2. What is the advantage to using a single sdbox file for each user?
A: It's simpler. More difficult to get corrupted. Also if in future there exists a filesystem that supports smaller files better, it's then faster than mdbox. Probably unlikely that it will happen anytime soon.
3. Is this a binary format, or txt (UTF?)?
A: dbox headers/metadata is ASCII. The message bodies can of course be anything.
4. Are there real-world benchmarks showing measurable differences between maildir, sdbox, mdbox?
A: Not that I'm aware of. So far everyone I've tried to ask have replaced their whole mail system and their storage, so the before/after numbers can't be compared. I'm very interested in knowing myself too.
5. Are sdbox & mdbox equally stable to Maildir? Are they recommended for production systems?
A: sdbox is so simple that I doubt anyone will find any kind of corruption bugs. mdbox is more complex, but people are using it in production and I haven't heard of any problems recently. Although there have been bugs in how mdbox handles already corrupted files, v2.0.10 had several fixes related to that.
6. In mdbox we should not use a ramdisk for indexes. But what about sdbox? sdbox indexes work as maildir indexes? Are sdbox indexes bigger than maildir indexes?
A: If this is a heavy use box, having everyone's indexes being rebuilt at the same time could bring it to its knees...
Since this is a server I'm sure you have adequate power protection (UPS), so only extended power outages might be an issue - but then you should also have it configured to safely shut down in this event, no?

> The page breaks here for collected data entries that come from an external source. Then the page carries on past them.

<file path="config.mk">
export PLATFORM = sky130hd
export DESIGN_NAME = swrc_sleep_wake_reset_control
export DESIGN_NICKNAME = d
export VERILOG_FILES = /design/src/core/swrc_glitch_filter.v /design/src/core/swrc_sleep_wake_reset_control.v
export VERILOG_INCLUDE_DIRS = /design/src /design/src/inc
export SDC_FILE = /design/constraint.sdc
export NUM_CORES = 1
export LEC_CHECK = 0
export BUFFER_PORTS_ARGS = -buffer_cell sky130_fd_sc_hd__buf_2
export CAP_MARGIN = 5
export CORE_ASPECT_RATIO = 1.2
export CORE_MARGIN = 2
export CORE_UTILIZATION = 25
export CTS_BUF_LIST = sky130_fd_sc_hd__clkbuf_16
export DETAILED_ROUTE_END_ITERATION = 16
export PLACE_DENSITY = 0.41
export SLEW_MARGIN = 30
export SYNTH_ARGS = -nofsm -noshare
export SYNTH_HDL_FRONTEND = slang
export SYNTH_SLANG_ARGS = --single-unit
</file>
<file path="constraint.sdc">
create_clock -name sys_clk -period 4.6 [get_ports sys_clk]
set_input_delay 0.69 -clock sys_clk [delete_from_list [all_inputs] [get_ports sys_clk]]
set_output_delay 0.69 -clock sys_clk [all_outputs]
set_load 0.1 [all_outputs]
</file>
<file path="src/inc/swrc_map.vh">
// Function
// - Capture four low wake inputs at sleep
// - Opposite filtered level while asleep warm-resets
// - Pin-change wake clears wake-cause flag
// - Bit-7 slow input also wakes, same flag
// - One enable bit gates all five
// - Enabled brown-out holds core in reset
// - Selectable trip level with write interlock
// - Brown-out disabled at power-up until cleared
// - Watchdog enabled by programmed fuse two
// - Latch watchdog enable during sleep
// - Bit 4 soft watchdog enable if fuse off
// - Soft watchdog enable off after power-up
// - RC mode start-up 1 ms, else 18 ms
// - Short delay after every reset source; code reloads the mode delay, so LONG_CYC outside RC mode
// - Sleep-voltage bit lowers core to 3 V
`ifndef SWRC_MAP_VH
`define SWRC_MAP_VH
// Register indices on the plain register port.
`define SWRC_ADDR_OPT2 4'h0
`define SWRC_ADDR_STATUS 4'h1
`define SWRC_ADDR_IRQ_STAT 4'h2
`define SWRC_ADDR_IRQ_MASK 4'h3
`define SWRC_ADDR_LVL_KEY 4'h4
// Secondary option register fields.
`define SWRC_OPT2_WAKE_EN 0
`define SWRC_OPT2_BO_EN_N 1
`define SWRC_OPT2_BO_LVL 2
`define SWRC_OPT2_SLEEP_LV 3
`define SWRC_OPT2_SWE 4
// Reset value: brown-out off (enable_n set), soft watchdog off.
`define SWRC_OPT2_RESET 8'h02
// Status fields.
`define SWRC_STAT_PCWF 0
`define SWRC_STAT_ASLEEP 1
`define SWRC_STAT_WDT_EN 2
`define SWRC_STAT_IN_RST 3
// Interrupt bits: wake event, brown-out event, delay done.
`define SWRC_IRQ_WAKE 0
`define SWRC_IRQ_BO 1
`define SWRC_IRQ_DONE 2
// Key written to unlock one trip-level change.
`define SWRC_LVL_KEY 8'hA5
// Start-up times in microseconds and clock rate in kHz.
`define SWRC_T_SHORT_US 1000
`define SWRC_T_LONG_US 18000
`define SWRC_CLK_KHZ 20000
`define SWRC_CYC_SHORT ((`SWRC_T_SHORT_US * `SWRC_CLK_KHZ) / 1000)
`define SWRC_CYC_LONG ((`SWRC_T_LONG_US * `SWRC_CLK_KHZ) / 1000)
// Glitch filter length in cycles.
`define SWRC_FILT_CYC 4
`endif
</file>
<file path="src/core/swrc_glitch_filter.v">
`timescale 1ns/1ps
`default_nettype none
// Synchronises one pin and passes a level only once it stayed stable.
module swrc_glitch_filter #(
   parameter CNT_W = 3,
   parameter [2:0] FILT = 3'h4
) (
   input wire sys_clk,
   input wire rst_n,
   input wire pin_in,
   output reg level_out
);
   // Two-stage synchroniser; the first stage feeds only the second.
   reg sync1_reg;
   reg sync2_reg;
   // Counts cycles the synced level differs from the output.
   reg [CNT_W-1:0] cnt_reg;

   // Accept a new level after FILT stable cycles, else restart.
   always @(posedge sys_clk or negedge rst_n) begin
      if (!rst_n) begin
         sync1_reg <= 1'b0;
         sync2_reg <= 1'b0;
         cnt_reg <= {CNT_W{1'b0}};
         level_out <= 1'b0;
      end else begin
         sync1_reg <= pin_in;
         sync2_reg <= sync1_reg;
         if (sync2_reg == level_out) begin
            cnt_reg <= {CNT_W{1'b0}};
         end else if (cnt_reg == FILT - 3'h1) begin
            level_out <= sync2_reg;
            cnt_reg <= {CNT_W{1'b0}};
         end else begin
            cnt_reg <= cnt_reg + 1'b1;
         end
      end
   end
endmodule // swrc_glitch_filter
`default_nettype wire

</file>
<file path="src/core/swrc_sleep_wake_reset_control.v">
// Added by the designer: strobed register access and the address map.
`timescale 1ns/1ps
`default_nettype none
`include "swrc_map.vh"
// Sleep, wake, brown-out, watchdog-enable and start-up delay control.
module swrc_sleep_wake_reset_control #(
   parameter SHORT_CYC = `SWRC_CYC_SHORT,
   parameter LONG_CYC = `SWRC_CYC_LONG
) (
   input wire sys_clk,
   input wire resetn,
   input wire [3:0] wake_pins,
   input wire wake_pin7,
   input wire master_clear_pin_n,
   input wire supply_low_lo,
   input wire supply_low_hi,
   input wire fuse_wdt,
   input wire osc_select_high,
   input wire osc_select_low,
   input wire sleep_req,
   input wire watchdog_timeout,
   input wire [3:0] reg_addr,
   input wire [7:0] reg_wdata,
   input wire reg_wr,
   input wire reg_rd,
   output reg [7:0] reg_rdata,
   output reg core_reset,
   output reg asleep,
   output reg watchdog_timer_en,
   output reg fuse_read_en,
   output reg core_supply_low,
   output reg brownout_level_sel,
   output reg irq
);
   // Reset release synchroniser; the rest uses rst_n.
   reg rst_s1_reg;
   reg rst_n;
   always @(posedge sys_clk or negedge resetn) begin
      if (!resetn) begin
         rst_s1_reg <= 1'b0;
         rst_n <= 1'b0;
      end else begin
         rst_s1_reg <= 1'b1;
         rst_n <= rst_s1_reg;
      end
   end

   // Pin glitch filters for the five wake inputs and master clear.
   wire [5:0] raw_pins;
   wire [5:0] filt_lvl;
   assign raw_pins = {master_clear_pin_n, wake_pin7, wake_pins};
   genvar gi;
   generate
      for (gi = 0; gi < 6; gi = gi + 1) begin : g_filt
         swrc_glitch_filter #(
            .CNT_W(3),
            .FILT(`SWRC_FILT_CYC)
         ) u_filt (
            .sys_clk(sys_clk),
            .rst_n(rst_n),
            .pin_in(raw_pins[gi]),
            .level_out(filt_lvl[gi])
         );
      end
   endgenerate

   // Plain synchronisers for the remaining asynchronous inputs.
   reg [4:0] async_s1_reg;
   reg [4:0] async_s2_reg;
   always @(posedge sys_clk or negedge rst_n) begin
      if (!rst_n) begin
         async_s1_reg <= 5'h00;
         async_s2_reg <= 5'h00;
      end else begin
         async_s1_reg <= {supply_low_lo, supply_low_hi, fuse_wdt,
                          osc_select_high, osc_select_low};
         async_s2_reg <= async_s1_reg;
      end
   end
   wire sup_lo_s = async_s2_reg[4];
   wire sup_hi_s = async_s2_reg[3];
   wire fuse_s = async_s2_reg[2];
   wire rc_mode = async_s2_reg[1] & async_s2_reg[0];

   // Register state.
   reg [7:0] opt2_reg;
   reg pcwf_reg;
   reg [2:0] irq_stat_reg;
   reg [2:0] irq_mask_reg;
   reg lvl_unlock_reg;
   reg [3:0] wake_ref_reg;
   reg wdt_latch_reg;
   reg [31:0] dly_cnt_reg;
   reg delay_busy_reg;

   // Decoding shared by the write and read paths.
   function hit;
      input [3:0] a;
      input [3:0] b;
      begin
         hit = (a == b);
      end
   endfunction

   wire wr_opt2 = reg_wr & hit(reg_addr, `SWRC_ADDR_OPT2);
   wire wr_istat = reg_wr & hit(reg_addr, `SWRC_ADDR_IRQ_STAT);
   wire wr_imask = reg_wr & hit(reg_addr, `SWRC_ADDR_IRQ_MASK);
   wire wr_key = reg_wr & hit(reg_addr, `SWRC_ADDR_LVL_KEY);

   wire wake_en = opt2_reg[`SWRC_OPT2_WAKE_EN];
   wire bo_on = ~opt2_reg[`SWRC_OPT2_BO_EN_N];
   wire bo_lvl = opt2_reg[`SWRC_OPT2_BO_LVL];

   // Brown-out holds reset while the selected comparator trips.
   wire bo_trip = bo_on & (bo_lvl ? sup_hi_s : sup_lo_s);
   wire master_clear_pin_act = ~filt_lvl[5];

   // Wake: low inputs differ from reference, or bit 7 is high.
   wire pin_mismatch = (filt_lvl[3:0] != wake_ref_reg) | filt_lvl[4];
   // Disabled wake gives neither reset nor flag change.
   wire pin_wake = asleep & wake_en & pin_mismatch;
   // Watchdog timeout wakes or resets the core as well.
   wire wdt_evt = watchdog_timeout & watchdog_timer_en;
   wire rst_evt = pin_wake | wdt_evt | bo_trip | master_clear_pin_act;

   // Sleep entry: capture references, latch watchdog enable.
   wire sleep_go = sleep_req & ~asleep & ~core_reset;
   // Fuse overrides; otherwise the soft bit decides.
   wire wdt_live = fuse_s | opt2_reg[`SWRC_OPT2_SWE];

   // Option register, interlocked trip level and power-up defaults.
   always @(posedge sys_clk or negedge rst_n) begin
      if (!rst_n) begin
         opt2_reg <= `SWRC_OPT2_RESET;
         lvl_unlock_reg <= 1'b0;
      end else begin
         if (wr_key) begin
            // Only the exact key arms one level change.
            lvl_unlock_reg <= (reg_wdata == `SWRC_LVL_KEY);
         end else if (wr_opt2) begin
            lvl_unlock_reg <= 1'b0;
         end
         if (wr_opt2) begin
            opt2_reg[7:5] <= 3'h0;
            opt2_reg[4:3] <= reg_wdata[4:3];
            opt2_reg[1:0] <= reg_wdata[1:0];
            if (lvl_unlock_reg) begin
               // Locked level keeps its value; guards against stray writes.
               opt2_reg[`SWRC_OPT2_BO_LVL] <= reg_wdata[2];
            end
         end
      end
   end

   // Sleep state, references, watchdog latch and fuse current gate.
   always @(posedge sys_clk or negedge rst_n) begin
      if (!rst_n) begin
         asleep <= 1'b0;
         wake_ref_reg <= 4'h0;
         wdt_latch_reg <= 1'b0;
         fuse_read_en <= 1'b1;
      end else begin
         if (rst_evt) begin
            asleep <= 1'b0;
            fuse_read_en <= 1'b1;
         end else if (sleep_go) begin
            asleep <= 1'b1;
            wake_ref_reg <= filt_lvl[3:0];
            wdt_latch_reg <= wdt_live;
            fuse_read_en <= 1'b0;
         end
      end
   end

   // The fuse sense is unpowered in sleep and reads noise. After a wake
   // the synchroniser needs two cycles to flush that noise, so the live
   // value is trusted only once fuse power has been back for two cycles.
   // This costs two cycles of latency on a fuse change after wake-up.
   reg [1:0] fuse_vld_reg;
   always @(posedge sys_clk or negedge rst_n) begin
      if (!rst_n) begin
         fuse_vld_reg <= 2'h0;
      end else begin
         fuse_vld_reg <= {fuse_vld_reg[0], fuse_read_en};
      end
   end
   // High while the latched watchdog setting must stand.
   wire hold_latch = asleep | ~fuse_vld_reg[1];

   // Watchdog enable: held latch while asleep or fuse settling.
   always @(posedge sys_clk or negedge rst_n) begin
      if (!rst_n) begin
         watchdog_timer_en <= 1'b0;
      end else if (hold_latch) begin
         watchdog_timer_en <= wdt_latch_reg;
      end else begin
         watchdog_timer_en <= wdt_live;
      end
   end

   // Core supply lowered only while asleep and the option is set.
   always @(posedge sys_clk or negedge rst_n) begin
      if (!rst_n) begin
         core_supply_low <= 1'b0;
         brownout_level_sel <= 1'b0;
      end else begin
         core_supply_low <= asleep & opt2_reg[`SWRC_OPT2_SLEEP_LV];
         brownout_level_sel <= bo_lvl;
      end
   end

   // Wake-cause flag: cleared by a pin wake, set by other resets.
   always @(posedge sys_clk or negedge rst_n) begin
      if (!rst_n) begin
         pcwf_reg <= 1'b1;
      end else if (pin_wake) begin
         pcwf_reg <= 1'b0;
      end else if (wdt_evt | bo_trip | master_clear_pin_act) begin
         pcwf_reg <= 1'b1;
      end
   end

   // Reset hold and start-up delay; reload while any source is active.
   wire [31:0] dly_load = rc_mode ? SHORT_CYC : LONG_CYC;
   always @(posedge sys_clk or negedge rst_n) begin
      if (!rst_n) begin
         dly_cnt_reg <= 32'h00000000;
         delay_busy_reg <= 1'b1;
         core_reset <= 1'b1;
      end else begin
         if (rst_evt | delay_busy_reg & ~core_reset) begin
            // Source active: hold reset and restart the delay.
            dly_cnt_reg <= dly_load;
            delay_busy_reg <= 1'b0;
            core_reset <= 1'b1;
         end else if (core_reset) begin
            if (dly_cnt_reg <= 32'h00000001) begin
               core_reset <= 1'b0;
            end else begin
               dly_cnt_reg <= dly_cnt_reg - 32'h00000001;
            end
         end
         if (~rst_evt & delay_busy_reg & core_reset) begin
            // Power-on: start the delay once after release.
            dly_cnt_reg <= dly_load;
            delay_busy_reg <= 1'b0;
         end
      end
   end
   wire done_evt = core_reset & ~rst_evt & ~delay_busy_reg &
                   (dly_cnt_reg <= 32'h00000001);

   // Sticky interrupt status; a new event wins over a write-one clear.
   wire [2:0] ev = {done_evt, bo_trip, pin_wake | wdt_evt & asleep};
   always @(posedge sys_clk or negedge rst_n) begin
      if (!rst_n) begin
         irq_stat_reg <= 3'h0;
         irq_mask_reg <= 3'h0;
         irq <= 1'b0;
      end else begin
         irq_stat_reg <= ev | (irq_stat_reg &
                         ~(wr_istat ? reg_wdata[2:0] : 3'h0));
         if (wr_imask) begin
            irq_mask_reg <= reg_wdata[2:0];
         end
         irq <= |(irq_stat_reg & irq_mask_reg);
      end
   end

   // Read data in the cycle after the strobe; unmapped reads zero.
   always @(posedge sys_clk or negedge rst_n) begin
      if (!rst_n) begin
         reg_rdata <= 8'h00;
      end else if (reg_rd) begin
         if (hit(reg_addr, `SWRC_ADDR_OPT2)) begin
            reg_rdata <= opt2_reg;
         end else if (hit(reg_addr, `SWRC_ADDR_STATUS)) begin
            reg_rdata <= {4'h0, core_reset, watchdog_timer_en, asleep,
                          pcwf_reg};
         end else if (hit(reg_addr, `SWRC_ADDR_IRQ_STAT)) begin
            reg_rdata <= {5'h00, irq_stat_reg};
         end else if (hit(reg_addr, `SWRC_ADDR_IRQ_MASK)) begin
            reg_rdata <= {5'h00, irq_mask_reg};
         end else if (hit(reg_addr, `SWRC_ADDR_LVL_KEY)) begin
            reg_rdata <= {7'h00, lvl_unlock_reg};
         end else begin
            reg_rdata <= 8'h00;
         end
      end else begin
         reg_rdata <= 8'h00;
      end
   end
endmodule // swrc_sleep_wake_reset_control
`default_nettype wire

</file>
---- Yosys cells after proc, flatten, opt, wreduce, memory -nomap -nowiden ----
Index checks and enable logic that the tools add are counted.
word-level totals
  input bits .............................. 29
  output and inout bits ................... 15
  flip-flop bits (word level) ............. 116
operators by class
  $lt $le $gt $ge ......................... 1
  reduce and logical (&&, ||, !) cells .... 16
  $add $sub $neg .......................... 7
  equality and inequality tests ........... 19
  mux-type cells .......................... 39
  bitwise logic cells ..................... 46
operators with widths
  kind                     number
  $mux W32                 4
  $mux W3                  15
  $le A32 B1 Y1 const B    1
  $sub A32 B1 Y32 const B  1
  $and A1 B1 Y1            19
  $mux W19                 1
  $add A3 B1 Y3 const B    6
  $eq A3 B2 Y1 const B     6
  $reduce_and A2 Y1        9
  $mux W1                  16
  $not A1 Y1               13
  $or A1 B1 Y1             10
  $eq A4 B2 Y1 const B     2
  $eq A8 B8 Y1 const B     1
  $mux W8                  1
  $reduce_bool A2 Y1       4
  $and A3 B3 Y3            2
  $eq A1 B1 Y1             6
  $mux W5                  1
  $eq A4 B1 Y1 const B     1
  $eq A4 B3 Y1 const B     1
  $logic_not A4 Y1         1
  $mux W4                  1
  $ne A4 B4 Y1             1
  other kinds (5)          5

---- Logic depth before layout (Yosys ltp) ----
Gate-level depths: netlist (run 1).
  depth in word-level cells ............... 11
  mapped depth ............................ 9
  gate-level depth less buffers ........... 8

---- Modules after synthesis ----
A second synthesis (run 1) with hierarchy kept.
unflattened totals
  cells, all modules ...................... 418
  area total of the unflattened synthesis .. 4986.0 um2
modules (own cells, without submodules)
  module                                      area an instance (um2)  times used  cells an instance
  swrc_sleep_wake_reset_control               3674.8                  1           340
  swrc_glitch_filter at g_filt[1].u_filt ...  216.5                   5           13
  swrc_glitch_filter at g_filt[0].u_filt      229.0                   1           13

---- Worst setup path before layout (run 1) ----
Ideal clock, no wire load.
  path type ............................... reg2reg
  start ................................... register core_reset
  end ..................................... register dly_cnt_reg[14]
  path buffers ............................ 1
  stages on the path, launching flop included .. 8
  data required time ...................... 4.466 ns
  library setup time ...................... 0.134 ns
  clock period less this slack ............ 2.476 ns
  slack ................................... 2.124 ns
  arrival ................................. 2.342 ns
  path through ............................ dfstp_2 -> clkbuf_1 -> nand2_1 -> or4_4 -> a31oi_1 -> and2b_1 -> xnor2_1 -> nand2_1
between the ends
  cells in the longest elaborated chain, start to end .. 5
  elaborated cells on any way between the ends .. 9
RTL lines
  what                                                                   RTL line                             source
  start, declared                                                        swrc_sleep_wake_reset_control.v:27   output reg core_reset,
  start signal, assigned                                                 swrc_sleep_wake_reset_control.v:229  core_reset <= 1'b1;
  start signal, assigned                                                 swrc_sleep_wake_reset_control.v:235  core_reset <= 1'b1;
  start signal, assigned                                                 swrc_sleep_wake_reset_control.v:238  core_reset <= 1'b0;
  $not A1 Y1                                                             swrc_sleep_wake_reset_control.v:231  if (rst_evt | delay_busy_reg & ~core_reset) begin
  $and A1 B1 Y1                                                          swrc_sleep_wake_reset_control.v:231
  $or A1 B1 Y1                                                           swrc_sleep_wake_reset_control.v:231
  $ne A3 B3 Y1 (no source line) (tied with other cells)                  -
  $reduce_and A2 Y1 (no source line) / $mux W32 (equally long branches)  -
  end signal, assigned                                                   swrc_sleep_wake_reset_control.v:233  dly_cnt_reg <= dly_load;
  end signal, assigned                                                   swrc_sleep_wake_reset_control.v:240  dly_cnt_reg <= dly_cnt_reg - 32'h00000001;
  end signal, assigned                                                   swrc_sleep_wake_reset_control.v:245  dly_cnt_reg <= dly_load;
  end, declared                                                          swrc_sleep_wake_reset_control.v:93   reg [31:0] dly_cnt_reg;
Parallel ways exist; a longest one is shown, timed or not.
A chain may end at the register's enable or synchronous reset.

---- Worst setup path after layout (run 1) ----
  start ................................... register g_filt[0].u_filt.level_out
  end ..................................... register dly_cnt_reg[5]
between the ends
  cells in the longest elaborated chain, start to end .. 11
  elaborated cells on any way between the ends .. 15
RTL lines
  what                                                                        RTL line                             source
  start, declared                                                             swrc_glitch_filter.v:11              output reg level_out
  start signal, assigned                                                      swrc_glitch_filter.v:32              level_out <= sync2_reg;
  $ne A4 B4 Y1 (*)                                                            swrc_sleep_wake_reset_control.v:119  wire pin_mismatch = (filt_lvl[3:0] != wake_ref_reg) | filt_lvl[4];
  $or A1 B1 Y1 (*)                                                            swrc_sleep_wake_reset_control.v:119
  $and A1 B1 Y1 (*)                                                           swrc_sleep_wake_reset_control.v:121  wire pin_wake = asleep & wake_en & pin_mismatch;
  $or A1 B1 Y1 (*) (3 in a row)                                               swrc_sleep_wake_reset_control.v:124  wire rst_evt = pin_wake | wdt_evt | bo_trip | master_clear_pin_act;
  $not A1 Y1 (no source line)                                                 -
  $and A1 B1 Y1 (2 in a row)                                                  swrc_sleep_wake_reset_control.v:243  if (~rst_evt & delay_busy_reg & core_reset) begin
  $ne A3 B3 Y1 (no source line) / $reduce_bool A3 Y1 (equally long branches)  -
  $reduce_and A2 Y1 (no source line)                                          -
Mark *: on every way between the ends. The rest lies on a longest branch, timed or not.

But anyway, yes, the indexes will be rebuilt and everything should continue working...
7. One of the main advantages (speed wise) of dbox over maildir is that index files are the only storage for message flags and keywords. What happens when we want to recover some messages from backup? With maildir we can rebuild message indexes, but I am not sure about dbox. Should we also restore "old indexes" and merge with the "new indexes" in order to restore the deleted messages?
A: The intended way to restore stuff is to either restore the entire dbox to a temp directory, or at least all the important parts of it (indexes + the files that contain the wanted mails) and then use something like:
doveadm import sdbox:/tmp/restoredbox "" saved since 2011-01-01
8. The previous question applies to sdbox and mdbox. In the case of mdbox, we can configure rotation of files using /mdbox_rotate_size/ . We would like to rotate daily, not based in size (our users ask us for yesterday's backup). How can we accomplish this?
A: mdbox_rotate_interval = 1d
But note that that doesn't guarantee that there will be only one file. Even if you set mdbox_rotate_size to 10 GB or something (or I think 0 makes it unlimited, not sure), it's possible that two files will be created if mails are being saved at the same time. mdbox never waits for locks when writing to a file, instead it'll just use another file or create a new one.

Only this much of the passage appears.